■ WHAT YOU ARE ASKED TO DO: Scan the records for "master". Report each line that includes it.
Start of PROVIDED MATERIAL
`config.mk`:
```
export PLATFORM = sky130hd
export DESIGN_NAME = pb_mailbox_flat
export DESIGN_NICKNAME = d
export VERILOG_FILES = /design/src/rtl/pb_mbox_pkg.sv /design/src/rtl/pb_mailbox_if.sv /design/src/rtl/pb_mbox_fifo.sv /design/src/rtl/pb_mailbox.sv /design/src/flat_wrapper.sv
export SDC_FILE = /design/constraint.sdc
export NUM_CORES = 1
export LEC_CHECK = 0
export CORE_MARGIN = 1
export CORE_UTILIZATION = 50
export CTS_CLUSTER_DIAMETER = 100
export DETAILED_ROUTE_END_ITERATION = 6
export MAX_ROUTING_LAYER = met4
export PLACE_DENSITY_LB_ADDON = 0.12
export SKIP_LAST_GASP = 1
export SYNTH_ARGS = -nofsm -noshare
export SYNTH_HDL_FRONTEND = slang
export SYNTH_HIERARCHICAL = 1
export SYNTH_SLANG_ARGS = --single-unit
```
`constraint.sdc`:
```
create_clock -name clk -period 3.8 [get_ports clk]
set_input_delay 0.76 -clock clk [delete_from_list [all_inputs] [get_ports clk]]
set_output_delay 0.76 -clock clk [all_outputs]
set_load 0.005 [all_outputs]
```
--- config.mk ---
export PLATFORM = sky130hd
export DESIGN_NAME = my_stream_buffer_flat
export DESIGN_NICKNAME = d
export VERILOG_FILES = /design/src/rtl/my_stream_buffer_if.sv /design/src/rtl/my_stream_buffer.sv /design/src/flat_wrapper.sv
export SDC_FILE = /design/constraint.sdc
export NUM_CORES = 1
export LEC_CHECK = 0
export ABC_AREA = 1
export ABC_CLOCK_PERIOD_IN_PS = 4400
export CORE_UTILIZATION = 50
export DETAILED_ROUTE_END_ITERATION = 12
export HOLD_SLACK_MARGIN = 0.02
export PLACE_DENSITY_LB_ADDON = 0.12
export SLEW_MARGIN = 30
export SYNTH_ARGS = -nofsm -noshare
export SYNTH_HDL_FRONTEND = slang
export SYNTH_SLANG_ARGS = --single-unit
--- constraint.sdc ---
create_clock -name clk -period 4.4 [get_ports clk]
set_input_delay 0.44 -clock clk [delete_from_list [all_inputs] [get_ports clk]]
set_output_delay 0.44 -clock clk [all_outputs]
set_load 0.1 [all_outputs]
--- src/rtl/my_stream_buffer_if.sv ---
// my_stream_buffer_if: valid/ready stream bundle with FIFO occupancy.
// master = producer/consumer side, slave = the buffer itself.
interface my_stream_buffer_if #(
   parameter int WIDTH = 1,
   parameter int LANES = 2,
   parameter int DEPTH = 4
);
   localparam int DW = LANES * WIDTH;
   localparam int CW = $clog2(DEPTH + 1);

   logic          in_valid;
   logic          in_ready;
   logic [DW-1:0] in_data;
   logic          out_valid;
   logic          out_ready;
   logic [DW-1:0] out_data;
   logic [CW-1:0] count;

   modport master (
      output in_valid, in_data, out_ready,
      input  in_ready, out_valid, out_data, count
   );

   modport slave (
      input  in_valid, in_data, out_ready,
      output in_ready, out_valid, out_data, count
   );
endinterface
End of PROVIDED MATERIAL
■ EXERCISE OUTPUT:
// master = producer/consumer side, slave = the buffer itself.
   modport master (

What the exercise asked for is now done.